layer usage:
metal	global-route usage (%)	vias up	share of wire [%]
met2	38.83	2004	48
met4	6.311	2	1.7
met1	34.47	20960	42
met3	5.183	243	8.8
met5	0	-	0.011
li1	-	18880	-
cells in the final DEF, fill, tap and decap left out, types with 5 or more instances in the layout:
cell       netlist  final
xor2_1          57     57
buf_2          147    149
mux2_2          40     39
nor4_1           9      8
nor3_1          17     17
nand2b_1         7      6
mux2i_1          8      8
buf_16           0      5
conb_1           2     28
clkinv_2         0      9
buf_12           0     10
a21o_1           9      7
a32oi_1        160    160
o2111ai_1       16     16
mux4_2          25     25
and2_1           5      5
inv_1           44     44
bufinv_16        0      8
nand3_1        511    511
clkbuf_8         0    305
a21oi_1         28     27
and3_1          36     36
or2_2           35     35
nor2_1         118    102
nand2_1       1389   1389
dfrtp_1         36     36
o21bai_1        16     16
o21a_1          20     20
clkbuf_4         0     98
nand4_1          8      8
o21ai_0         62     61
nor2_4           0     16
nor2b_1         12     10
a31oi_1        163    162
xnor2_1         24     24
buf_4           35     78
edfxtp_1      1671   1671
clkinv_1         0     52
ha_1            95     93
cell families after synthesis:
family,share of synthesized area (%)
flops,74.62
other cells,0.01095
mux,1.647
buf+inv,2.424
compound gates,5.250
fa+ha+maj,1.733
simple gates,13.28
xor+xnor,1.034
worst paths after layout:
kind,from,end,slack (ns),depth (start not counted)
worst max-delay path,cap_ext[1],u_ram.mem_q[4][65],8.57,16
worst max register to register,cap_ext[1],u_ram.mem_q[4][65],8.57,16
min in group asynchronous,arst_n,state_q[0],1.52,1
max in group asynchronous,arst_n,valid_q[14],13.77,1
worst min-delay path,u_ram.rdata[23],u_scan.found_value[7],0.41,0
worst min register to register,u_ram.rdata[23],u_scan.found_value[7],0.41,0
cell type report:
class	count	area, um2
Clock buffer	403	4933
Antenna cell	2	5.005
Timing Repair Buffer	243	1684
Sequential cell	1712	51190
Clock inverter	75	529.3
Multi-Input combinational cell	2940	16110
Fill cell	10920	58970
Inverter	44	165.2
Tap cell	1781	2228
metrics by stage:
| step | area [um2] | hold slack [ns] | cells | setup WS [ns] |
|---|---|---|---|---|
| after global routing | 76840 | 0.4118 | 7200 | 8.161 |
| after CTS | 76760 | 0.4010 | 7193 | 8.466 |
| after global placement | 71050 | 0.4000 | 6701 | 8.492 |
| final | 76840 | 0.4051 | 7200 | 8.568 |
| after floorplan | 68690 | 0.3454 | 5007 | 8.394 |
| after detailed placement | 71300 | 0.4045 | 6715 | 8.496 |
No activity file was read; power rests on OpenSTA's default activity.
--- config.mk ---
export PLATFORM = sky130hd
export DESIGN_NAME = cbb_ram
export DESIGN_NICKNAME = d
export VERILOG_FILES = /design/src/rtl/core/clipped_box_blur_rgb_defines.svh /design/src/rtl/core/cbb_ram.sv
export SDC_FILE = /design/constraint.sdc
export NUM_CORES = 1
export LEC_CHECK = 0
export ABC_AREA = 1
export BUFFER_PORTS_ARGS = -buffer_cell sky130_fd_sc_hd__buf_2
export CAP_MARGIN = 20
export CORE_ASPECT_RATIO = 1.25
export CORE_MARGIN = 8
export CORE_UTILIZATION = 50
export CTS_CLUSTER_SIZE = 24
export DETAILED_ROUTE_END_ITERATION = 10
export GPL_TIMING_DRIVEN = 0
export PLACE_DENSITY = 0.67
export SETUP_SLACK_MARGIN = 0.5
export SLEW_MARGIN = 20
export SYNTH_ARGS = -nofsm -noshare
export SYNTH_HDL_FRONTEND = slang
export SYNTH_SLANG_ARGS = --single-unit
export TNS_END_PERCENT = 100
--- constraint.sdc ---
create_clock -name clk -period 1.85 [get_ports clk]
set_input_delay 0.0925 -clock clk [delete_from_list [all_inputs] [get_ports clk]]
set_output_delay 0.0925 -clock clk [all_outputs]
set_load 0.05 [all_outputs]
## src/rtl/core/clipped_box_blur_rgb_defines.svh

```systemverilog
// Assertion macros shared by the box blur RTL.
`ifndef CLIPPED_BOX_BLUR_RGB_DEFINES_SVH
`define CLIPPED_BOX_BLUR_RGB_DEFINES_SVH

// Check that a condition implies another in the same cycle.
`define CBB_ASSERT_IMPL(name, clk_s, rst_s, ante, cons) \
    name: assert property (@(posedge clk_s) disable iff (!rst_s) (ante) |-> (cons)) \
        else $error("cbb assertion failed");

// Check that a condition implies another in the next cycle.
`define CBB_ASSERT_NEXT(name, clk_s, rst_s, ante, cons) \
    name: assert property (@(posedge clk_s) disable iff (!rst_s) (ante) |=> (cons)) \
        else $error("cbb assertion failed");

`endif

```

## src/rtl/core/cbb_pkg.sv

```systemverilog
// Shared types and constants of the clipped box blur.
`timescale 1ns / 1ps
package cbb_pkg;

    localparam int CHANNEL_BITS = 16;
    localparam int RADIUS_W     = 4;
    localparam int WIDTH_W      = 12;
    localparam int HEIGHT_W     = 13;
    localparam int CFG_INDEX_W  = 2;
    localparam int CFG_DATA_W   = 16;

    // Register indexes of the configuration port
    localparam logic [CFG_INDEX_W-1:0] REG_RADIUS = CFG_INDEX_W'(0);
    localparam logic [CFG_INDEX_W-1:0] REG_WIDTH  = CFG_INDEX_W'(1);
    localparam logic [CFG_INDEX_W-1:0] REG_HEIGHT = CFG_INDEX_W'(2);

    // Register values after reset
    localparam logic [RADIUS_W-1:0] RADIUS_RESET = RADIUS_W'(2);
    localparam logic [WIDTH_W-1:0]  WIDTH_RESET  = WIDTH_W'(640);
    localparam logic [HEIGHT_W-1:0] HEIGHT_RESET = HEIGHT_W'(480);

    typedef struct packed {
        logic                    flush;
        logic [CHANNEL_BITS-1:0] in_red;
        logic [CHANNEL_BITS-1:0] in_green;
        logic [CHANNEL_BITS-1:0] in_blue;
    } pix_in_t;

    typedef struct packed {
        logic [CHANNEL_BITS-1:0] out_red;
        logic [CHANNEL_BITS-1:0] out_green;
        logic [CHANNEL_BITS-1:0] out_blue;
        logic                    row_end;
        logic                    frame_end;
    } pix_out_t;

endpackage

```

## src/rtl/core/cbb_div.sv

```systemverilog
// Three-lane restoring divider sharing one divisor, one quotient bit per cycle.
`timescale 1ns / 1ps
module cbb_div #(
    parameter int DIVIDEND_W = 26,
    parameter int DIVISOR_W  = 9
) (
    input  logic                                     clk,
    input  logic                                     rst_n,
    input  logic                                     start,
    input  logic [2:0][DIVIDEND_W-1:0]               dividend,
    input  logic [DIVISOR_W-1:0]                     divisor,
    output logic                                     done,
    output logic [2:0][cbb_pkg::CHANNEL_BITS-1:0]    quotient
);

    localparam int CNT_W = $clog2(DIVIDEND_W + 1);

    logic                           busy_reg;
    logic                           done_reg;
    logic [CNT_W-1:0]               cnt_reg;
    logic [DIVISOR_W-1:0]           dsr_reg;
    logic [2:0][DIVISOR_W-1:0]      rem_reg;
    logic [2:0][DIVIDEND_W-1:0]     quo_reg;
    logic [2:0][DIVISOR_W-1:0]      rem_next;
    logic [2:0][DIVIDEND_W-1:0]     quo_next;

    // Shift in one dividend bit, subtract where it fits
    always_comb
    begin
        logic [DIVISOR_W:0] trial;
        logic               fits;
        for (int ch = 0; ch < 3; ch++)
        begin
            trial = {rem_reg[ch], quo_reg[ch][DIVIDEND_W-1]};
            fits  = trial >= {1'b0, dsr_reg};
            rem_next[ch] = fits ? DIVISOR_W'(trial - {1'b0, dsr_reg})
                                : DIVISOR_W'(trial);
            quo_next[ch] = {quo_reg[ch][DIVIDEND_W-2:0], fits};
        end
    end

    // Step the lanes while busy
    always_ff @(posedge clk or negedge rst_n)
    begin
        if (!rst_n)
        begin
            busy_reg <= 1'b0;
            done_reg <= 1'b0;
            cnt_reg  <= '0;
        end
        else
        begin
            done_reg <= 1'b0;
            if (start)
            begin
                busy_reg <= 1'b1;
                cnt_reg  <= CNT_W'(DIVIDEND_W);
            end
            else if (busy_reg)
            begin
                cnt_reg <= cnt_reg - CNT_W'(1);
                if (cnt_reg == CNT_W'(1))
                begin
                    busy_reg <= 1'b0;
                    done_reg <= 1'b1;
                end
            end
        end
    end

    // Hold operands and partial results
    always_ff @(posedge clk)
    begin
        if (start)
        begin
            dsr_reg <= divisor;
            rem_reg <= '0;
            quo_reg <= dividend;
        end
        else if (busy_reg)
        begin
            rem_reg <= rem_next;
            quo_reg <= quo_next;
        end
    end

    assign done = done_reg;

    always_comb
    begin
        for (int ch = 0; ch < 3; ch++)
        begin
            quotient[ch] = quo_reg[ch][cbb_pkg::CHANNEL_BITS-1:0];
        end
    end

endmodule

```

## config.mk

```make
export PLATFORM = sky130hd
export DESIGN_NAME = cbb_div
export DESIGN_NICKNAME = d
export VERILOG_FILES = /design/src/rtl/core/clipped_box_blur_rgb_defines.svh /design/src/rtl/core/cbb_pkg.sv /design/src/rtl/core/cbb_div.sv
export SDC_FILE = /design/constraint.sdc
export NUM_CORES = 1
export LEC_CHECK = 0
export CORE_ASPECT_RATIO = 1.5
export CORE_MARGIN = 10
export CORE_UTILIZATION = 61
export DETAILED_ROUTE_END_ITERATION = 10
export DONT_BUFFER_PORTS = 1
export GPL_TIMING_DRIVEN = 0
export PLACE_DENSITY = 0.77
export SYNTH_ARGS = -nofsm -noshare
export SYNTH_HDL_FRONTEND = slang
export SYNTH_SLANG_ARGS = --single-unit
```

## constraint.sdc

```tcl
create_clock -name clk -period 4.35 [get_ports clk]
set_clock_uncertainty 0.2 [all_clocks]
set_input_delay 0.6525 -clock clk [delete_from_list [all_inputs] [get_ports clk]]
set_output_delay 0.6525 -clock clk [all_outputs]
set_load 0.02 [all_outputs]
```

# Yosys cells after proc, flatten, opt, wreduce, memory -nomap -nowiden
# Cells that the tools add are included.
[totals]
word_cells = 32
reg_bits = 121
out_inout_bits = 49
input_bits = 90
[op_classes]
magnitude_cmp = 3
eq_ne = 1
n_reduce_logical = 1
n_mux = 13
add_sub_neg = 4
[ops]
columns = ["operator", "n"]
rows = [
  ["$mux 78", 2],
  ["$ge 10x9->1", 3],
  ["$mux 9", 3],
  ["$sub 9x9->9", 3],
  ["$mux 5", 2],
  ["$mux 1", 6],
  ["$eq 5x1->1 const B", 1],
  ["$sub 5x1->5 const B", 1],
  ["$reduce_bool 2->1", 1],
]

# Depth between registers and ports, before layout
[logic_depth]
ltp_word = 4
mapped_depth = 10
ltp_nobuf = 9

# Worst setup path after synthesis
# Ideal clock, no wire load.
[synth_path]
path_kind = "input to register"
startpoint = "input start"
endpoint = "register quo_reg (netlist bit quo_next[17]), enable pin"
setup_ns = 0.432
n_path_buf = 2
path_slack_ns = 0.965
required_ns = 3.718
t_arrival_ns = 2.753
path_stages = 4
path_cell_list = "clkbuf_1 > nor2_1 > clkbuf_1 > inv_1"
[synth_via]
elab_chain_len = 1
[synth_lines]
columns = ["item", "line", "source"]
rows = [
  ["start, declared", "cbb_div.sv:9", "input logic start,"],
  ["$reduce_bool 2->1 (no source line)", "-", ""],
  ["end signal, assigned", "cbb_div.sv:78", "quo_reg <= dividend;"],
  ["end signal, assigned", "cbb_div.sv:83", "quo_reg <= quo_next;"],
  ["end, declared", "cbb_div.sv:23", "logic [2:0][DIVIDEND_W-1:0] quo_reg;"],
]
# No other way between the ends.
# A chain may end at the register's enable or synchronous reset.

# Final worst setup path
[layout_path]
startpoint = "register dsr_reg[0]"
endpoint = "register rem_reg[22] (netlist bit)"
[layout_via]
elab_chain_len = 2
word_cells_on_any_way = 3
classes_between = "add/sub (1); order compare (1); mux (1)"
[layout_lines]
columns = ["item", "line", "source"]
rows = [
  ["start, declared", "cbb_div.sv:21", "logic [DIVISOR_W-1:0] dsr_reg;"],
  ["start signal, assigned", "cbb_div.sv:76", "dsr_reg <= divisor;"],
  ["$sub 9x9->9 / $ge 10x9->1 (equally long branches)", "cbb_div.sv:36, cbb_div.sv:35", ""],
  ["$mux 9 (*)", "cbb_div.sv:36", "rem_next[ch] = fits ? DIVISOR_W'(trial - {1'b0, dsr_reg})"],
  ["end signal, assigned", "cbb_div.sv:82", "rem_reg <= rem_next;"],
  ["end, declared", "cbb_div.sv:22", "logic [2:0][DIVISOR_W-1:0] rem_reg;"],
]
# Every way passes the cells marked *; elsewhere a longest branch is shown, timed or not.

==> results.py <==
metrics = {
    "clock_network": {
        "worstSkewPairLatency_ps": 420,
        "clockBufferDepth": 2,
        "cts_tree": "built",
        "clk_pin_slew_ps": 60,
        "cts_made_buffers": 17,
        "cts_htree_levels": 4,
        "cts_sinks": 121,
        "cts-root-buf": "clkbuf_16",
    },
    "pwr": {
        "p_leak_nw": 3.05,
        "ir_worst_vdd_v": 0.000334,
        "powerDensity_mw_per_mm2": 607,
    },
    "yosys": {
        "synth_flop_cell": "edfxtp_1",
        "syn_nets": 674,
        "synth_edf_count": 87,
        "synth_top_area_cell": "edfxtp_1",
        "netlist_area_mm2": 0.00670,
        "syn_area_per_cell_um2": 12.1,
        "yosysSeqAreaShare_pct": 49.7,
        "synth-seq-cells": 121,
        "synth_top_area_share_pct": 39.0,
        "synth_cell_type_count": 57,
        "async_flop_share_pct": 5.79,
        "synthTopCellsByArea": "edfxtp_1 (39%), mux2_2 (13%), dfxtp_1 (8.1%)",
        "yosys_warnings": 0,
        "netlist_instances": 552,
    },
    "floorplanning": {
        "rows": 46,
        "initial_core_util_pct": 62.9,
        "coreArea_mm2": 0.0106,
        "die_w_um": 106,
        "io_pins": 139,
        "dieHeight_um": 148,
        "die_area_mm2": 0.0157,
    },
    "placement": {
        "placed_area_mm2": 0.00688,
        "pre_cts_slack_ps": 1230,
        "dpl.hpwl_um": 11200,
        "io_buffers": 0,
        "gp_congestion": 0.868,
    },
    "setup_path": {
        "cp_num_buf_inv": 2,
        "worstSetupPathType": "reg -> reg",
        "crit_chain": "ha_1 > inv_1 > fa_1 > a211oi_2 > o211ai_2 > a21oi_2 > buf_6 > mux2i_1 > a211oi_1",
        "critPathSlowestCell": "edfxtp_1",
        "crit_family": "compound AO/OA/AOI/OAI gates",
        "worstReg2RegStart": "dsr_reg[0]",
        "cp.required_ps": 4430,
        "cp.arrival_ps": 2940,
        "critPathMaxFanout": 10,
        "cp-end-kind": "flop",
        "r2r-end": "rem_reg[22]",
        "max_stage_delay_ps": 480,
        "r2r_setup_slack_ps": 1490,
        "start_kind": "flop",
        "reg2reg_depth": 9,
    },
    "sta": {
        "setup_violations": 0,
        "rsz0062_at_grt": "false",
        "relSlewSlack_pct": 38.5,
        "drv_slew": 0,
        "max_freq_ghz": 0.349,
        "fin_crit_sh_pct": 65.8,
        "worst_pin_slew_ps": 923,
        "hold_viol_final": 0,
        "setup_ws_ps": 1490,
        "holdWs_ps": 133,
        "min_period_ps": 2860,
    },
    "flow_run": {
        "maxCapViolCount": 0,
    },
    "route": {
        "routed_via_density": 5.84,
        "wirelength_um": 14900,
        "drtIter0Drc": 162,
        "vias": 4260,
        "drt-pass1-iter-count": 5,
        "final_antenna_net_count": 0,
        "drc_errors": 0,
        "wire_per_inst_um": 20.4,
    },
    "hold_path": {
        "hold_path_end": "dsr_reg[7]",
        "hp-class": "in -> reg",
        "worstHoldStart": "divisor[7]",
        "hold_path_depth": 0,
    },
    "final_layout": {
        "fin_nets": 694,
        "area_growth_pct": 11.6,
        "fin_area_mm2": 0.00747,
        "largest_reg_flops": 48,
        "drive_above_1_share_pct": 30.3,
    },
    "grt": {
        "grt_usage_pct": 19.1,
        "grt_antenna_before_repair": 2,
        "grt_max_degree": 79,
        "grt_pass1_vias": 4427,
        "grt_pass1_wl_um": 23300,
        "grt.overflow.total": 0,
    },
    "status": {
        "outcome": "finished, final reports clean",
    },
}
## power breakdown
group	leakage [nW]	switching (mW)	internal, mW	total (mW)
Clock	0.282	0.561	0.808	1.37
Combinational	1.55	0.832	0.722	1.55
Sequential	1.22	0.144	1.47	1.61
## layer usage
layer | global-route usage [%] | share of wire (%) | routed length [um] | up-vias
met1 | 19.4 | 37 | 5470 | 2061
met3 | 7.92 | 7.4 | 1100 | 29
met5 | 0 | 0.060 | 9 | -
met2 | 33.3 | 53 | 7880 | 126
li1 | - | - | - | 2042
met4 | 9.04 | 2.8 | 423 | 2
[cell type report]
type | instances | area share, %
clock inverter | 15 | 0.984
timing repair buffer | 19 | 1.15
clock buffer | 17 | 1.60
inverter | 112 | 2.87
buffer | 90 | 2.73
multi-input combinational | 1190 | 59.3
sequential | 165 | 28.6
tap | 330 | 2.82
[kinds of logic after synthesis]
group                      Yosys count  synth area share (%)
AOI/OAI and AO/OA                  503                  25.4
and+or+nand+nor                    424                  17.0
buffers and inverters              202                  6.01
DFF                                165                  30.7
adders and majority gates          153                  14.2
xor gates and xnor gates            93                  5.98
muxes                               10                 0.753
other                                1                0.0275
### src/rtl/rcfd_regs.sv
module rcfd_regs (
    input  logic                          clk,
    input  logic                          rst_n,
    input  logic                          psel,
    input  logic                          penable,
    input  logic                          pwrite,
    input  logic [rcfd_pkg::ADDR_W-1:0]   paddr,
    input  logic [rcfd_pkg::DATA_W-1:0]   pwdata,
    output logic [rcfd_pkg::DATA_W-1:0]   prdata,
    output logic                          pready,
    output rcfd_pkg::cfg_t                cfg
);
    import rcfd_pkg::*;

    logic [STICK_W-1:0] offset_reg;
    logic [STICK_W-1:0] limit_reg;
    logic [SW_W-1:0]    failsafe_reg;
    reg_idx_t           idx;
    logic               wr;

    assign idx    = reg_idx_t'(paddr[ADDR_W-1:2]);
    assign wr     = psel && penable && pwrite;
    assign pready = 1'b1;

    always_ff @(posedge clk or negedge rst_n)
    begin
        if (!rst_n)
        begin
            offset_reg   <= OFFSET_RST;
            limit_reg    <= LIMIT_RST;
            failsafe_reg <= FAILSAFE_RST;
        end
        else if (wr)
        begin
            unique case (idx)
                REG_OFFSET:   offset_reg   <= pwdata[STICK_W-1:0];
                REG_LIMIT:    limit_reg    <= pwdata[STICK_W-1:0];
                REG_FAILSAFE: failsafe_reg <= pwdata[SW_W-1:0];
                default:      ;
            endcase
        end
    end

    always_comb
    begin
        unique case (idx)
            REG_OFFSET:   prdata = {{(DATA_W - STICK_W){1'b0}}, offset_reg};
            REG_LIMIT:    prdata = {{(DATA_W - STICK_W){1'b0}}, limit_reg};
            REG_FAILSAFE: prdata = {{(DATA_W - SW_W){1'b0}}, failsafe_reg};
            default:      prdata = '0;
        endcase
    end

    assign cfg = '{offset: offset_reg, limit: limit_reg, failsafe_sw: failsafe_reg};

endmodule
<file path="config.mk">
export PLATFORM = sky130hd
export DESIGN_NAME = closest_point_on_polygon_flat
export DESIGN_NICKNAME = d
export VERILOG_FILES = /design/src/rtl/cpp_pkg.sv /design/src/rtl/cpp_vertex_if.sv /design/src/rtl/cpp_point_if.sv /design/src/rtl/closest_point_on_polygon.sv /design/src/rtl/cpp_seq.sv /design/src/rtl/cpp_dp.sv /design/src/flat_wrapper.sv
export SDC_FILE = /design/constraint.sdc
export NUM_CORES = 2
export LEC_CHECK = 0
export BUFFER_PORTS_ARGS = -buffer_cell sky130_fd_sc_hd__clkbuf_2
export CAP_MARGIN = 20
export CORE_MARGIN = 2
export CORE_UTILIZATION = 51
export CTS_BUF_LIST = sky130_fd_sc_hd__clkbuf_4 sky130_fd_sc_hd__clkbuf_8
export DETAILED_ROUTE_END_ITERATION = 7
export MAX_ROUTING_LAYER = met4
export PLACE_DENSITY = 0.67
export SLEW_MARGIN = 20
export SYNTH_ARGS = -nofsm -noshare
export SYNTH_HDL_FRONTEND = slang
export SYNTH_SLANG_ARGS = --single-unit
</file>
<file path="constraint.sdc">
create_clock -name clk -period 24.2 [get_ports clk]
set_input_delay 1.21 -clock clk [delete_from_list [all_inputs] [get_ports clk]]
set_output_delay 1.21 -clock clk [all_outputs]
set_load 0.01 [all_outputs]
</file>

DESCRIPTION OF THE TASK => Could you repeat exactly the lines above from the line with "kind,from,end,slack (ns),depth (start" up to and including the line with "6715 | 8.496 |", and only those?

RESPONSE AREA =>
kind,from,end,slack (ns),depth (start not counted)
worst max-delay path,cap_ext[1],u_ram.mem_q[4][65],8.57,16
worst max register to register,cap_ext[1],u_ram.mem_q[4][65],8.57,16
min in group asynchronous,arst_n,state_q[0],1.52,1
max in group asynchronous,arst_n,valid_q[14],13.77,1
worst min-delay path,u_ram.rdata[23],u_scan.found_value[7],0.41,0
worst min register to register,u_ram.rdata[23],u_scan.found_value[7],0.41,0
cell type report:
class	count	area, um2
Clock buffer	403	4933
Antenna cell	2	5.005
Timing Repair Buffer	243	1684
Sequential cell	1712	51190
Clock inverter	75	529.3
Multi-Input combinational cell	2940	16110
Fill cell	10920	58970
Inverter	44	165.2
Tap cell	1781	2228
metrics by stage:
| step | area [um2] | hold slack [ns] | cells | setup WS [ns] |
|---|---|---|---|---|
| after global routing | 76840 | 0.4118 | 7200 | 8.161 |
| after CTS | 76760 | 0.4010 | 7193 | 8.466 |
| after global placement | 71050 | 0.4000 | 6701 | 8.492 |
| final | 76840 | 0.4051 | 7200 | 8.568 |
| after floorplan | 68690 | 0.3454 | 5007 | 8.394 |
| after detailed placement | 71300 | 0.4045 | 6715 | 8.496 |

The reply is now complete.